I was talking about IP layer breaking up , say, a 4KB packet (TCP or UDP packet) into three IP-fragments no bigger than 1500B [1]. The reassembly task is to put all 3 fragments back together in sequence (and detect missing fragments) and hand it over to TCP or UDP.

This reassembly is done in IP layer. IP uses an “offset” number in each fragment to identify the sequencing and to detect missing fragments. The fragment with the highest offset also has a flag indicating it’s the last fragment of a given /logical/ packet.

Therefore, IP detects and will never deliver partial packets to UDP/TCP (P328 [[computer networking]]), even though IP is considered an unreliable service.

[1] MTU for some hardware is lower than 1500 Bytes …

accept()+select() : multiple persistent worker-sockets

I feel it is not that common. See https://stackoverflow.com/questions/3444729/using-accept-and-select-at-the-same-time is very relevant.

The naive design — a polling-thread (select/poll) to monitor new data on 2 worker-sockets + accept-thread to accept on the listening socket.

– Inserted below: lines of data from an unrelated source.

--- config.mk ---
export PLATFORM = sky130hd
export DESIGN_NAME = dsp_mac_sequencer
export DESIGN_NICKNAME = d
export VERILOG_FILES = /design/src/rtl/dsp_mac_sequencer.sv
export SDC_FILE = /design/constraint.sdc
export NUM_CORES = 1
export LEC_CHECK = 0
export BUFFER_PORTS_ARGS = -buffer_cell sky130_fd_sc_hd__buf_2
export CAP_MARGIN = 15
export CORE_MARGIN = 5
export CORE_UTILIZATION = 46
export DETAILED_ROUTE_END_ITERATION = 16
export PLACE_DENSITY = 0.77
export SYNTH_ARGS = -nofsm -noshare
export SYNTH_HDL_FRONTEND = slang
export SYNTH_SLANG_ARGS = --single-unit
--- constraint.sdc ---
create_clock -name CLK -period 2.3 [get_ports CLK]
set_clock_uncertainty 0.2 [all_clocks]
set_input_delay 0 -clock CLK [delete_from_list [all_inputs] [get_ports CLK]]
set_output_delay 0 -clock CLK [all_outputs]
set_load 0.01 [all_outputs]
--- src/rtl/dsp_mac_sequencer.sv ---
// Control front end for a DSP48A1 slice. Streams (A, B) operand pairs into the
// slice as an N_TAPS-term multiply-accumulate, waits out the slice pipeline,
// then captures P and offers it on a valid/ready result port.
module dsp_mac_sequencer #(
  parameter int unsigned N_TAPS      = 8,
  parameter int unsigned PIPE_LAT    = 3,
  parameter int unsigned OPMODE_SKEW = 1
) (
  input  logic        CLK,
  input  logic        RST_N,
  input  logic        S_VALID,
  output logic        S_READY,
  input  logic [17:0] S_A,
  input  logic [17:0] S_B,
  output logic        M_VALID,
  input  logic        M_READY,
  output logic [47:0] M_RESULT,
  output logic [17:0] DSP_A,
  output logic [17:0] DSP_B,
  output logic [7:0]  DSP_OPMODE,
  output logic        DSP_CE,
  input  logic [47:0] DSP_P,
  output logic        BUSY
);

  localparam int unsigned TapW = (N_TAPS > 1) ? $clog2(N_TAPS + 1) : 1;
  localparam logic [TapW-1:0] TapLast = TapW'(N_TAPS - 1);
  localparam logic [2:0] DrainLast = 3'(PIPE_LAT);

  // X=M, Z=0 starts a sum; X=M, Z=P accumulates; all-zero flushes the slice.
  localparam logic [7:0] OpFirst = 8'b0000_0001;
  localparam logic [7:0] OpAcc   = 8'b0000_1001;
  localparam logic [7:0] OpZero  = 8'h00;

  typedef enum logic [1:0] {StIdle, StAccum, StDrain, StHold} state_e;

  state_e            state_q, state_d;
  logic [TapW-1:0]   tap_cnt_q, tap_cnt_d;
  logic [2:0]        drain_cnt_q, drain_cnt_d;
  logic [17:0]       a_q, a_d, b_q, b_d;
  logic [7:0]        op_d;
  logic [OPMODE_SKEW:0][7:0] op_pipe_q, op_pipe_d;
  logic              ce_q;
  logic              m_valid_q, m_valid_d;
  logic [47:0]       m_result_q, m_result_d;
  logic              accept;

  // ce_q gates S_READY so nothing is accepted before the slice is enabled.
  assign S_READY    = ce_q & ((state_q == StIdle) | (state_q == StAccum));
  assign accept     = S_VALID & S_READY;
  assign BUSY       = (state_q != StIdle);
  assign DSP_A      = a_q;
  assign DSP_B      = b_q;
  assign DSP_OPMODE = op_pipe_q[OPMODE_SKEW];
  assign DSP_CE     = ce_q;
  assign M_VALID    = m_valid_q;
  assign M_RESULT   = m_result_q;

  // Next-state, operand and opcode selection for the issued term.
  always_comb begin
    state_d     = state_q;
    tap_cnt_d   = tap_cnt_q;
    drain_cnt_d = drain_cnt_q;
    m_valid_d   = m_valid_q;
    m_result_d  = m_result_q;
    a_d         = '0;
    b_d         = '0;
    op_d        = OpZero;
    if (accept) begin
      a_d = S_A;
      b_d = S_B;
    end
    unique case (state_q)
      StIdle: begin
        if (accept) begin
          op_d        = OpFirst;
          tap_cnt_d   = TapW'(1);
          drain_cnt_d = '0;
          state_d     = (N_TAPS == 1) ? StDrain : StAccum;
        end
      end
      StAccum: begin
        op_d = OpAcc;
        if (accept) begin
          tap_cnt_d = tap_cnt_q + TapW'(1);
          if (tap_cnt_q == TapLast) begin
            drain_cnt_d = '0;
            state_d     = StDrain;
          end
        end
      end
      StDrain: begin
        op_d = OpAcc;
        if (drain_cnt_q == DrainLast) begin
          m_result_d = DSP_P;
          m_valid_d  = 1'b1;
          state_d    = StHold;
        end else begin
          drain_cnt_d = drain_cnt_q + 3'd1;
        end
      end
      StHold: begin
        op_d = OpAcc;
        if (m_valid_q && M_READY) begin
          m_valid_d = 1'b0;
          tap_cnt_d = '0;
          state_d   = StIdle;
        end
      end
      default: state_d = StIdle;
    endcase
  end

  // Opcode skew pipe: stage 0 is registered alongside the operands.
  always_comb begin
    op_pipe_d    = op_pipe_q;
    op_pipe_d[0] = op_d;
    for (int unsigned i = 1; i <= OPMODE_SKEW; i++) begin
      op_pipe_d[i] = op_pipe_q[i-1];
    end
  end

  // State and datapath registers.
  always_ff @(posedge CLK or negedge RST_N) begin
    if (!RST_N) begin
      state_q     <= StIdle;
      tap_cnt_q   <= '0;
      drain_cnt_q <= '0;
      a_q         <= '0;
      b_q         <= '0;
      op_pipe_q   <= '0;
      ce_q        <= 1'b0;
      m_valid_q   <= 1'b0;
      m_result_q  <= '0;
    end else begin
      state_q     <= state_d;
      tap_cnt_q   <= tap_cnt_d;
      drain_cnt_q <= drain_cnt_d;
      a_q         <= a_d;
      b_q         <= b_d;
      op_pipe_q   <= op_pipe_d;
      ce_q        <= 1'b1;
      m_valid_q   <= m_valid_d;
      m_result_q  <= m_result_d;
    end
  end

endmodule
$ cat config.mk
export PLATFORM = sky130hd
export DESIGN_NAME = sim_monitor
export DESIGN_NICKNAME = d
export VERILOG_FILES = /design/src/rtl/sim_monitor_pkg.sv /design/src/rtl/sim_monitor_fifo.sv /design/src/rtl/sim_monitor.sv
export SDC_FILE = /design/constraint.sdc
export NUM_CORES = 1
export LEC_CHECK = 0
export CAP_MARGIN = 40
export CORE_MARGIN = 1.5
export CORE_UTILIZATION = 40
export CTS_BUF_LIST = sky130_fd_sc_hd__clkbuf_8
export DETAILED_ROUTE_END_ITERATION = 7
export SYNTH_ARGS = -nofsm -noshare
export SYNTH_HDL_FRONTEND = slang
export SYNTH_HIERARCHICAL = 1
export SYNTH_SLANG_ARGS = --single-unit
$ cat constraint.sdc
create_clock -name clk -period 8.81 [get_ports clk]
set_clock_uncertainty 0.15 [all_clocks]
set_input_delay 1.762 -clock clk [delete_from_list [all_inputs] [get_ports clk]]
set_output_delay 1.762 -clock clk [all_outputs]
set_load 0.02 [all_outputs]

The accept-thread must inform the polling thread after a worker-socket is born.

The proposed design —

  1. a single polling thread to watch two existing worker sockets W1/W2 + listening socket LL. select() or poll() would block.
  2. When LL is seen “ready”, select() returns, so the same thread will run accept() on LL and immediately get a 3rd worker-socket W3. No blocking:)
  3. process the data on the new W3 socket
  4. go back to select() on W1 W2 W3 LL
  • Note if any worker socket has data our polling thread must process it quickly. If any worker socket is hogging the polling thread, then we need another thread to offload the work.
  • Note all worker sockets, by definition, have identical local (i.e. server-side) port, since they all inherit the local port from LL.

[[tcp/ip socket programming in C]] shows a select() example with multiple server ports.